Min. A. Moskwa: W 2023 ceny energii mamy zamrożone
W 2023 r. ceny energii mamy zamrożone – powiedziała minister klimatu i środowiska, Anna Moskwa. „Wiemy już, jaka w 2023 roku będzie cena, wiemy, jakie są taryfy, bo URE już kończy proces taryfikacji w większości spółek” – dodała.
Na antenie TVP 1 minister środowiska i klimatu była pytana m. in. o to, „od czego będą zależały ceny energii w 2023 i 2024 roku, co będzie te ceny kształtowało”.
„W 2023 roku te ceny mamy zamrożone. W przypadku gospodarstw domowych na pewno nikt nie zapłaci więcej niż w ubiegłym roku” – powiedziała Anna Moskwa.
Minister @moskwa_anna w @KwadransPolit: Każda rodzina w Polsce ma zamrożoną cenę energii elektrycznej na poziomie 2000 kwh – to się dzieje automatycznie. Dla dużych rodzin próg jest wyższy, ale wtedy do końca czerwca należy złożyć proste oświadczenie do dostawcy prądu. pic.twitter.com/YXvp86p47P
— Ministerstwo Klimatu i Środowiska (@MKiS_GOV_PL) January 5, 2023
Przypomniała także, że „po przekroczeniu limitu – co pewnie będzie bardzo rzadką sytuacją – też jest zamrożona stawka”.

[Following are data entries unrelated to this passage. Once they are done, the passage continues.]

--- src/hw/rtl/pal_cell.sv ---
// one list slot: holds an entry, shifts with its neighbors, compares for search
// depends on pal_pkg
module pal_cell
    import pal_pkg::*;
(
    input  logic             i_clk,
    input  t_cell_ctl        i_ctl,
    input  logic [IDX_W-1:0] i_index,
    input  logic [VAL_W-1:0] i_left,
    input  logic [VAL_W-1:0] i_right,
    output logic [VAL_W-1:0] o_entry,
    output logic             o_match
);

    logic [VAL_W-1:0] r_entry;
    logic [VAL_W-1:0] n_entry;
    logic [POS_W-1:0] w_idx_pos;

    assign w_idx_pos = POS_W'(i_index);

    always_comb begin
        n_entry = r_entry;
        if (i_ctl.ins) begin
            if (w_idx_pos == i_ctl.pos) begin
                n_entry = i_ctl.value;
            end else if (w_idx_pos > i_ctl.pos) begin
                n_entry = i_left;
            end
        end else if (i_ctl.del && (w_idx_pos >= i_ctl.pos)) begin
            n_entry = i_right;
        end
    end

    always_ff @(posedge i_clk) begin
        r_entry <= n_entry;
    end

    assign o_entry = r_entry;
    assign o_match = (COUNT_W'(i_index) < i_ctl.count) && (r_entry == i_ctl.value);

endmodule

--- src/hw/rtl/positional_array_list.sv ---
// positional array list: ordered list of signed words in a chain of cells
// the result word is registered and valid in the cycle after the command word is accepted
// throughput: one command per cycle while the output is not stalled; every cell shifts and compares in that cycle
// reset clears the entry count and the output valid; slot contents stay unknown
// depends on pal_pkg, pal_cell and positional_array_list_assert.svh
`include "positional_array_list_assert.svh"
module positional_array_list
    import pal_pkg::*;
(
    input  logic                       i_clk,
    input  logic                       i_rst_n,
    input  logic                       i_valid,
    output logic                       o_stall,
    input  logic [2:0]                 i_cmd,
    input  logic [POS_W-1:0]           i_position,
    input  logic signed [VAL_W-1:0]    i_item_value,
    output logic                       o_valid,
    input  logic                       i_stall,
    output logic [1:0]                 o_status,
    output logic [FOUND_W-1:0]         o_found_index,
    output logic signed [VAL_W-1:0]    o_read_value,
    output logic [ECOUNT_W-1:0]        o_entry_count
);

    logic [COUNT_W-1:0]  r_count;
    logic [COUNT_W-1:0]  n_count;
    logic                r_out_valid;
    t_status             r_status;
    logic [FOUND_W-1:0]  r_found;
    logic [VAL_W-1:0]    r_read;
    logic [ECOUNT_W-1:0] r_ecount;

    logic                w_accept;
    logic                w_ins_ok;
    logic                w_del_ok;
    t_status             w_status;
    logic [IDX_W-1:0]    w_found;
    logic [VAL_W-1:0]    w_read;
    logic                w_hit;
    logic [IDX_W-1:0]    w_first;
    t_cell_ctl           w_ctl;
    logic [VAL_W-1:0]    w_entry [CAPACITY];
    logic [CAPACITY-1:0] w_match;

    assign o_stall  = r_out_valid & i_stall;
    assign w_accept = i_valid & ~o_stall;

    assign w_ctl.ins   = w_accept & w_ins_ok;
    assign w_ctl.del   = w_accept & w_del_ok;
    assign w_ctl.pos   = i_position;
    assign w_ctl.count = r_count;
    assign w_ctl.value = i_item_value;

    // cell chain
    genvar g;
    generate
        for (g = 0; g < CAPACITY; g++) begin : g_cell
            logic [VAL_W-1:0] w_left;
            logic [VAL_W-1:0] w_right;
            if (g == 0) begin : g_first
                assign w_left = '0;
            end else begin : g_mid_l
                assign w_left = w_entry[g-1];
            end
            if (g == CAPACITY - 1) begin : g_last
                assign w_right = '0;
            end else begin : g_mid_r
                assign w_right = w_entry[g+1];
            end
            pal_cell u_cell (
                .i_clk   (i_clk),
                .i_ctl   (w_ctl),
                .i_index (IDX_W'(g)),
                .i_left  (w_left),
                .i_right (w_right),
                .o_entry (w_entry[g]),
                .o_match (w_match[g])
            );
        end
    endgenerate

    // first match wins
    always_comb begin
        w_hit   = 1'b0;
        w_first = '0;
        for (int k = CAPACITY - 1; k >= 0; k--) begin
            if (w_match[k]) begin
                w_hit   = 1'b1;
                w_first = IDX_W'(k);
            end
        end
    end

    always_comb begin
        n_count  = r_count;
        w_status = ST_OK;
        w_found  = '0;
        w_read   = '0;
        w_ins_ok = 1'b0;
        w_del_ok = 1'b0;
        case (t_cmd'(i_cmd))
            CMD_CLEAR: begin
                n_count = '0;
            end
            CMD_INSERT: begin
                if (i_position > POS_W'(r_count)) begin
                    w_status = ST_BAD_POS;
                end else if (r_count >= COUNT_W'(CAPACITY)) begin
                    w_status = ST_FULL;
                end else begin
                    w_ins_ok = 1'b1;
                    n_count  = r_count + 1'b1;
                end
            end
            CMD_DELETE: begin
                if (i_position >= POS_W'(r_count)) begin
                    w_status = ST_BAD_POS;
                end else begin
                    w_del_ok = 1'b1;
                    n_count  = r_count - 1'b1;
                end
            end
            CMD_SEARCH: begin
                if (w_hit) begin
                    w_found = w_first;
                end else begin
                    w_status = ST_NOT_FOUND;
                end
            end
            CMD_READ: begin
                if (i_position >= POS_W'(r_count)) begin
                    w_status = ST_BAD_POS;
                end else begin
                    w_read = w_entry[i_position[IDX_W-1:0]];
                end
            end
            default: begin
                w_status = ST_BAD_POS;
            end
        endcase
    end

    always_ff @(posedge i_clk) begin
        if (!i_rst_n) begin
            r_count     <= '0;
            r_out_valid <= 1'b0;
        end else begin
            if (w_accept) begin
                r_count     <= n_count;
                r_out_valid <= 1'b1;
            end else if (!i_stall) begin
                r_out_valid <= 1'b0;
            end
        end
    end

    always_ff @(posedge i_clk) begin
        if (w_accept) begin
            r_status <= w_status;
            r_found  <= FOUND_W'(w_found);
            r_read   <= w_read;
            r_ecount <= ECOUNT_W'(n_count);
        end
    end

    assign o_valid       = r_out_valid;
    assign o_status      = r_status;
    assign o_found_index = r_found;
    assign o_read_value  = r_read;
    assign o_entry_count = r_ecount;

    `PAL_ASSERT(a_count_in_range, i_clk, i_rst_n, r_count <= COUNT_W'(CAPACITY))
    `PAL_ASSERT(a_insert_grows, i_clk, i_rst_n, w_ctl.ins |=> r_count == $past(r_count) + 1'b1)
    `PAL_ASSERT(a_delete_shrinks, i_clk, i_rst_n, w_ctl.del |=> r_count == $past(r_count) - 1'b1)
    `PAL_ASSERT(a_count_matches_out, i_clk, i_rst_n, w_accept |=> o_entry_count == ECOUNT_W'(r_count))
    `PAL_ASSERT_RST(a_reset_empty, i_clk, !i_rst_n |=> !o_valid && r_count == '0)

endmodule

„Tak samo dla małych, mikro i średnich przedsiębiorstw, dla szkół, organizacji pozarządowych, szpitali, wszystkich podmiotów wrażliwych” – zapewniła.
„Wiemy już, jaka w 2023 roku będzie cena, wiemy, jakie są taryfy, bo URE już kończy proces taryfikacji w większości spółek” – dodała.

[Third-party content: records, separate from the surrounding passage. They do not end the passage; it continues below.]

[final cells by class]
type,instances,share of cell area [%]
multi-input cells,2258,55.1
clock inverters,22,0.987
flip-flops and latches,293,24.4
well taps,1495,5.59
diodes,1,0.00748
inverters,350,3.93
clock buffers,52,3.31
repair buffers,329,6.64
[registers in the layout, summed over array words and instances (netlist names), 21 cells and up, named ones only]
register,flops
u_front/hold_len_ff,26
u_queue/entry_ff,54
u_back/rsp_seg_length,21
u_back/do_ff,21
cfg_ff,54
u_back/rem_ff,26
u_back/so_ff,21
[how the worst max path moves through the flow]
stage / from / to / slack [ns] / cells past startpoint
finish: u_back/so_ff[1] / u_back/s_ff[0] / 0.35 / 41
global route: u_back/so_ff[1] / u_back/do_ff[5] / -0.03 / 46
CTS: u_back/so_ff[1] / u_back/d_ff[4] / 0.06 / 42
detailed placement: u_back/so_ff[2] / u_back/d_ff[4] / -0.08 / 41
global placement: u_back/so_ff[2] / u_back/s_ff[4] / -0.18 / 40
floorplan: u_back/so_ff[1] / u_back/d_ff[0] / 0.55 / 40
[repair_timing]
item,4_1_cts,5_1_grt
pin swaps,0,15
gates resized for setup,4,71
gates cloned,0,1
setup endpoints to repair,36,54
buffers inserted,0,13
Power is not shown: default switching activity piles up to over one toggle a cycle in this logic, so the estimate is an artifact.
<file path="config.mk">
export PLATFORM = sky130hd
export DESIGN_NAME = rsts_ctrl
export DESIGN_NICKNAME = d
export VERILOG_FILES = /design/src/hdl/rsts_pkg.sv /design/src/hdl/rsts_ctrl.sv
export SDC_FILE = /design/constraint.sdc
export NUM_CORES = 1
export LEC_CHECK = 0
export BUFFER_PORTS_ARGS = -buffer_cell sky130_fd_sc_hd__buf_2
export CAP_MARGIN = 20
export CELL_PAD_IN_SITES_DETAIL_PLACEMENT = 0
export CELL_PAD_IN_SITES_GLOBAL_PLACEMENT = 2
export CORE_MARGIN = 2
export CORE_UTILIZATION = 30
export DETAILED_ROUTE_END_ITERATION = 16
export PLACE_DENSITY_LB_ADDON = 0.05
export REMOVE_ABC_BUFFERS = 1
export SLEW_MARGIN = 10
export SYNTH_ARGS = -nofsm -noshare
export SYNTH_HDL_FRONTEND = slang
export SYNTH_SLANG_ARGS = --single-unit
</file>
<file path="constraint.sdc">
create_clock -name clock -period 9.24 [get_ports clock]
set_input_delay 0.924 -clock clock [delete_from_list [all_inputs] [get_ports clock]]
set_output_delay 0.924 -clock clock [all_outputs]
set_load 0.1 [all_outputs]
</file>
<file path="src/hdl/rsts_pkg.sv">
// ----------------------------------------------------------------------------
// rsts_pkg
// Shared types, constants and helpers for the rotated sorted table search.
// ----------------------------------------------------------------------------
package rsts_pkg;

   // Table geometry
   localparam int TABLE_DEPTH = 1024;
   localparam int ADDR_W      = $clog2(TABLE_DEPTH);
   localparam int DATA_W      = 32;
   localparam int SIZE_W      = 11;
   localparam int IDX_W       = 10;
   localparam int POS_W       = ADDR_W + 2;

   localparam logic [SIZE_W-1:0] SIZE_RESET = 11'd1024;

   // Command codes
   localparam logic CMD_WRITE  = 1'b0;
   localparam logic CMD_SEARCH = 1'b1;

   // Register indexes
   localparam logic REG_ENTRIES_IN_USE = 1'b0;

   // Signed search bound, wide enough to hold -1 and TABLE_DEPTH
   typedef logic signed [POS_W-1:0] pos_type;

   typedef struct packed {
      logic                     cmd;
      logic [IDX_W-1:0]         entry_index;
      logic signed [DATA_W-1:0] entry_value;
      logic signed [DATA_W-1:0] search_key;
   } req_type;

   typedef struct packed {
      logic             found;
      logic [IDX_W-1:0] match_index;
   } rsp_type;

   typedef struct packed {
      logic              wr_en;
      logic [ADDR_W-1:0] wr_addr;
      logic [DATA_W-1:0] wr_data;
      logic              rd_en;
      logic [ADDR_W-1:0] rd_addr;
   } mem_req_type;

   // Midpoint of two non-negative bounds
   function automatic logic [ADDR_W-1:0] mid_of(input pos_type lo, input pos_type hi);
      logic [POS_W:0] sum;
      sum = {lo[POS_W-1], lo} + {hi[POS_W-1], hi};
      return sum[ADDR_W:1];
   endfunction

endpackage

</file>
<file path="src/hdl/rsts_ctrl.sv">
// ----------------------------------------------------------------------------
// rsts_ctrl
// Search sequencer: pivot bisection then binary search, one table read per
// cycle through the RAM read port; table writes go straight to the RAM.
// ----------------------------------------------------------------------------
module rsts_ctrl (
   input  logic                          clock,
   input  logic                          reset,
   input  logic                          start,
   input  rsts_pkg::req_type             req_payload,
   input  logic [rsts_pkg::SIZE_W-1:0]   entries_in_use,
   input  logic [rsts_pkg::DATA_W-1:0]   rd_data,
   output rsts_pkg::mem_req_type         mem_req,
   output logic                          busy,
   output logic                          rsp_valid,
   output rsts_pkg::rsp_type             rsp_payload
);

   typedef enum logic [2:0] {
      ST_IDLE,
      ST_FIRST,
      ST_LAST,
      ST_PIVOT,
      ST_CHECK,
      ST_BSEARCH
   } state_type;

   state_type                         state_ff, state_in;
   logic                              rsp_valid_ff, rsp_valid_in;
   rsts_pkg::rsp_type                 rsp_ff, rsp_in;
   logic signed [rsts_pkg::DATA_W-1:0] key_ff, key_in;
   logic signed [rsts_pkg::DATA_W-1:0] first_val_ff, first_val_in;
   logic signed [rsts_pkg::DATA_W-1:0] last_val_ff, last_val_in;
   logic [rsts_pkg::ADDR_W-1:0]       last_ff, last_in;
   logic [rsts_pkg::ADDR_W-1:0]       mid_ff, mid_in;
   rsts_pkg::pos_type                 lo_ff, lo_in;
   rsts_pkg::pos_type                 hi_ff, hi_in;

   rsts_pkg::pos_type                 lo_nx, hi_nx, mid_pos, last_pos;
   logic [rsts_pkg::ADDR_W-1:0]       mid_nx;
   logic [rsts_pkg::SIZE_W-1:0]       size_clamped, size_less_one;
   logic signed [rsts_pkg::DATA_W-1:0] rd_val;

   assign rd_val   = $signed(rd_data);
   assign mid_pos  = rsts_pkg::pos_type'({2'b00, mid_ff});
   assign last_pos = rsts_pkg::pos_type'({2'b00, last_ff});

   // Clamp the array size to the table depth
   always_comb begin
      if (entries_in_use > rsts_pkg::SIZE_W'(rsts_pkg::TABLE_DEPTH)) begin
         size_clamped = rsts_pkg::SIZE_W'(rsts_pkg::TABLE_DEPTH);
      end else begin
         size_clamped = entries_in_use;
      end
      size_less_one = size_clamped - rsts_pkg::SIZE_W'(1);
   end

   // Next state, bounds and table access
   always_comb begin
      state_in     = state_ff;
      rsp_valid_in = 1'b0;
      rsp_in       = rsp_ff;
      key_in       = key_ff;
      first_val_in = first_val_ff;
      last_val_in  = last_val_ff;
      last_in      = last_ff;
      mid_in       = mid_ff;
      lo_in        = lo_ff;
      hi_in        = hi_ff;
      lo_nx        = lo_ff;
      hi_nx        = hi_ff;
      mid_nx       = '0;
      mem_req      = '0;

      case (state_ff)
         ST_IDLE: begin
            if (start) begin
               if (req_payload.cmd == rsts_pkg::CMD_WRITE) begin
                  mem_req.wr_en   = 32'(req_payload.entry_index) <
                                    32'(rsts_pkg::TABLE_DEPTH);
                  mem_req.wr_addr = req_payload.entry_index[rsts_pkg::ADDR_W-1:0];
                  mem_req.wr_data = req_payload.entry_value;
               end else begin
                  key_in = req_payload.search_key;
                  if (size_clamped == '0) begin
                     // empty array: report a miss at once
                     rsp_valid_in = 1'b1;
                     rsp_in       = '0;
                  end else begin
                     last_in         = size_less_one[rsts_pkg::ADDR_W-1:0];
                     mem_req.rd_en   = 1'b1;
                     mem_req.rd_addr = '0;
                     state_in        = ST_FIRST;
                  end
               end
            end
         end

         ST_FIRST: begin
            // Hold entry 0, fetch the last entry
            first_val_in    = rd_val;
            mem_req.rd_en   = 1'b1;
            mem_req.rd_addr = last_ff;
            lo_in           = '0;
            hi_in           = last_pos;
            state_in        = ST_LAST;
         end

         ST_LAST: begin
            last_val_in = rd_val;
            mid_nx      = rsts_pkg::mid_of(lo_ff, hi_ff);
            if (lo_ff < hi_ff) begin
               mid_in          = mid_nx;
               mem_req.rd_en   = 1'b1;
               mem_req.rd_addr = mid_nx;
               state_in        = ST_PIVOT;
            end else begin
               // single entry: pivot is entry 0
               mem_req.rd_en   = 1'b1;
               mem_req.rd_addr = lo_ff[rsts_pkg::ADDR_W-1:0];
               state_in        = ST_CHECK;
            end
         end

         ST_PIVOT: begin
            // Advance the pivot bisection by one step
            if (rd_val >= first_val_ff) begin
               lo_nx = mid_pos + rsts_pkg::pos_type'(1);
            end else begin
               hi_nx = mid_pos;
            end
            lo_in  = lo_nx;
            hi_in  = hi_nx;
            mid_nx = rsts_pkg::mid_of(lo_nx, hi_nx);
            mem_req.rd_en = 1'b1;
            if (lo_nx < hi_nx) begin
               mid_in          = mid_nx;
               mem_req.rd_addr = mid_nx;
            end else begin
               mem_req.rd_addr = lo_nx[rsts_pkg::ADDR_W-1:0];
               state_in        = ST_CHECK;
            end
         end

         ST_CHECK: begin
            // Pick the sorted half that can hold the key
            if (rd_val <= key_ff && key_ff <= last_val_ff) begin
               lo_nx = lo_ff;
               hi_nx = last_pos;
            end else begin
               lo_nx = '0;
               hi_nx = lo_ff - rsts_pkg::pos_type'(1);
            end
            lo_in  = lo_nx;
            hi_in  = hi_nx;
            mid_nx = rsts_pkg::mid_of(lo_nx, hi_nx);
            if (lo_nx <= hi_nx) begin
               mid_in          = mid_nx;
               mem_req.rd_en   = 1'b1;
               mem_req.rd_addr = mid_nx;
               state_in        = ST_BSEARCH;
            end else begin
               rsp_valid_in = 1'b1;
               rsp_in       = '0;
               state_in     = ST_IDLE;
            end
         end

         ST_BSEARCH: begin
            if (rd_val == key_ff) begin
               rsp_valid_in      = 1'b1;
               rsp_in.found      = 1'b1;
               rsp_in.match_index = rsts_pkg::IDX_W'(mid_ff);
               state_in          = ST_IDLE;
            end else begin
               // Narrow the window
               if (rd_val > key_ff) begin
                  hi_nx = mid_pos - rsts_pkg::pos_type'(1);
               end else begin
                  lo_nx = mid_pos + rsts_pkg::pos_type'(1);
               end
               lo_in  = lo_nx;
               hi_in  = hi_nx;
               mid_nx = rsts_pkg::mid_of(lo_nx, hi_nx);
               if (lo_nx <= hi_nx) begin
                  mid_in          = mid_nx;
                  mem_req.rd_en   = 1'b1;
                  mem_req.rd_addr = mid_nx;
               end else begin
                  rsp_valid_in = 1'b1;
                  rsp_in       = '0;
                  state_in     = ST_IDLE;
               end
            end
         end

         default: begin
            state_in = ST_IDLE;
         end
      endcase
   end

   // State and registered outputs
   always_ff @(posedge clock) begin
      if (reset) begin
         state_ff     <= ST_IDLE;
         rsp_valid_ff <= 1'b0;
      end else begin
         state_ff     <= state_in;
         rsp_valid_ff <= rsp_valid_in;
      end
      rsp_ff       <= rsp_in;
      key_ff       <= key_in;
      first_val_ff <= first_val_in;
      last_val_ff  <= last_val_in;
      last_ff      <= last_in;
      mid_ff       <= mid_in;
      lo_ff        <= lo_in;
      hi_ff        <= hi_in;
   end

   assign busy        = (state_ff != ST_IDLE);
   assign rsp_valid   = rsp_valid_ff;
   assign rsp_payload = rsp_ff;

endmodule

</file>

Jej zdaniem w przypadku 2024 r. „dużo będzie zależało do tego, czy nadal będzie trwała wojna”.
„Oczywiście tej sytuacji się przyglądamy, przygotowując wszystkie instrumenty wsparcia adekwatnie do sytuacji i do cen” – zapewniła.
Dopytywana, ile zależy od OZE, Anna Moskwa zaznaczyła, że „rozwój OZE mamy dosyć stabilny”.
„Nawet jak patrzymy na wiatraki, to te najbliższe i poprzednie dni to był czas, kiedy ograniczaliśmy generację OZE, co też pokazuje, że ten rozwój OZE i wiatraków jest adekwatny do zapotrzebowania i do naszych możliwości sieciowych” – powiedziała.
Minister klimatu i środowiska zaznaczyła także, że „pozytywny wpływ ma rozwój fotowoltaiki”.
„Na pewno fotowoltaika wpływa na obniżenie ceny, to jest ten kierunek, w którym będziemy dalej iść” – dodała.
Wskazała ponadto, że „OZE jest tym tańszym źródłem, ale pamiętajmy, że każde OZE też kosztuje”.
„Zawsze w tle musi być źródło bezpieczne. Kiedy nie wiało, nie świeciło, musiały być szybko włączone wszystkie elektrownie ogrzewane węglem, a wcześniej trzymane w gotowości. Mitem jest, że OZE wystarczy” – podkreśliła Anna Moskwa.